HOW TO COMPLETE THIS TASK
Write the whole listing out again, word for word.

RECORDED INFORMATION
<file path="config.mk">
export PLATFORM = sky130hd
export DESIGN_NAME = mem_read_sequencer_flat
export DESIGN_NICKNAME = d
export VERILOG_FILES = /design/src/rtl/mem_seq_pkg.sv /design/src/rtl/mem_read_sequencer_if.sv /design/src/rtl/mem_read_sequencer_rr_arb2.sv /design/src/rtl/mem_read_sequencer.sv /design/src/flat_wrapper.sv
export SDC_FILE = /design/constraint.sdc
export NUM_CORES = 1
export LEC_CHECK = 0
export ABC_AREA = 1
export CAP_MARGIN = 20
export CORE_UTILIZATION = 42
export DETAILED_ROUTE_END_ITERATION = 16
export PLACE_DENSITY = 0.75
export REMOVE_ABC_BUFFERS = 1
export SLEW_MARGIN = 20
export SYNTH_ARGS = -nofsm -noshare
export SYNTH_HDL_FRONTEND = slang
export SYNTH_SLANG_ARGS = --single-unit
</file>
<file path="constraint.sdc">
create_clock -name Clk -period 2.05 [get_ports Clk]
set_input_delay 0.41 -clock Clk [delete_from_list [all_inputs] [get_ports Clk]]
set_output_delay 0.41 -clock Clk [all_outputs]
set_load 0.01 [all_outputs]
</file>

RESPONSE TO THE EXERCISE
<file path="config.mk">
export PLATFORM = sky130hd
export DESIGN_NAME = mem_read_sequencer_flat
export DESIGN_NICKNAME = d
export VERILOG_FILES = /design/src/rtl/mem_seq_pkg.sv /design/src/rtl/mem_read_sequencer_if.sv /design/src/rtl/mem_read_sequencer_rr_arb2.sv /design/src/rtl/mem_read_sequencer.sv /design/src/flat_wrapper.sv
export SDC_FILE = /design/constraint.sdc
export NUM_CORES = 1
export LEC_CHECK = 0
export ABC_AREA = 1
export CAP_MARGIN = 20
export CORE_UTILIZATION = 42
export DETAILED_ROUTE_END_ITERATION = 16
export PLACE_DENSITY = 0.75
export REMOVE_ABC_BUFFERS = 1
export SLEW_MARGIN = 20
export SYNTH_ARGS = -nofsm -noshare
export SYNTH_HDL_FRONTEND = slang
export SYNTH_SLANG_ARGS = --single-unit
</file>
<file path="constraint.sdc">
create_clock -name Clk -period 2.05 [get_ports Clk]
set_input_delay 0.41 -clock Clk [delete_from_list [all_inputs] [get_ports Clk]]
set_output_delay 0.41 -clock Clk [all_outputs]
set_load 0.01 [all_outputs]
</file>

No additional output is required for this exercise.